January-July 1842

The Collected Letters, Volume 14


TC TO JOHN STERLING ; 14 March 1842; DOI: 10.1215/lt-18420314-TC-JOST-01; CL 14: 72-73


Templand, Thornhill, Dumfriesshire, 14 March, 1842—

Dear Sterling,

You have heard, I believe, what tragedy has occurred here; a sudden stroke grievous to Friends of yours: I would have written specially to you an eight days ago, but that I knew your good Mother was to apprise you of what was essential; and then ever since my quitting London, I have been, and still am, driven about in a continual whirl, destructive to all composed expression of thoughts—which do not in any case well fit themselves to utterance in words. Death is great; there is nothing else in Life that, in these days and in all days, still asserts itself as a miracle to the senses and hearts of all men.

My poor Wife has had a severe wound. The event was as good as entirely unexpected: her Mother was one of the kindest of women, whose faults were all of the surface, whose virtues came from instinct and lay deep: the poor Daughter has now no parents, hardly any kindred that was dear to her;—a lonely outlook. Time alone can in some measure assuage such a feeling. Human sympathies too are always a medicine.

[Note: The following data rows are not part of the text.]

[config.mk]
export PLATFORM = sky130hd
export DESIGN_NAME = bpa_ctrl
export DESIGN_NICKNAME = d
export VERILOG_FILES = /design/src/sv/bpa_pkg.sv /design/src/sv/bpa_ctrl.sv
export SDC_FILE = /design/constraint.sdc
export NUM_CORES = 1
export LEC_CHECK = 0
export BUFFER_PORTS_ARGS = -buffer_cell sky130_fd_sc_hd__buf_2
export CORE_AREA = 2 2 50 52
export CTS_CLUSTER_SIZE = 25
export DETAILED_ROUTE_END_ITERATION = 16
export DIE_AREA = 0 0 52 54
export PLACE_DENSITY_LB_ADDON = 0.15
export REMOVE_ABC_BUFFERS = 1
export SKIP_CTS_REPAIR_TIMING = 1
export SYNTH_ARGS = -nofsm -noshare
export SYNTH_HDL_FRONTEND = slang
export SYNTH_SLANG_ARGS = --single-unit
[constraint.sdc]
create_clock -name clk -period 1.7 [get_ports clk]
set_input_delay 0.17 -clock clk [delete_from_list [all_inputs] [get_ports clk]]
set_output_delay 0.17 -clock clk [all_outputs]
set_load 0.02 [all_outputs]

She is to get back to Chelsea, so soon [as]1 her Liverpool Uncle (the last Uncle she now has, a good kind son of Nature) gets home from this place; which he expects to do about Wednesday: Jane will probably be home about the end of the week. One of her female cousins whom she likes well is to attend her. You know, I suppose, that she had got as far as Liverpool on the first summons of danger; and that at Liverpool the fatal tidings stopt her. There she still continues. I have got a Note or two, very quiet, but very mournful, very desolate. Pray write a word to her with your first opportunity, tho' I should wait the longer.

There remain here many matters, of a most alien nature, for me to settle. I shall have to take time, and deliberate. My first longing is for absolute solitude; that I might be left to myself and my own thoughts in the middle of these wild hills, and winds. All other discourse at first is poor. The great Earth with her sounding streams and change of seasons; she is still there, and another Life has been absorbed into her mysterious bosom,—stern as very Death, yet beautiful also and true as Heaven and Life. Silence, Silence!—

One of the last things I read was your Article for the F. Quarterly;2 which I liked very much, bating perhaps a little rashness of phraseology here and there. You will write many other articles, I hope; and sound a message into the ears of some. Adieu, dear Sterling; good be ever with you.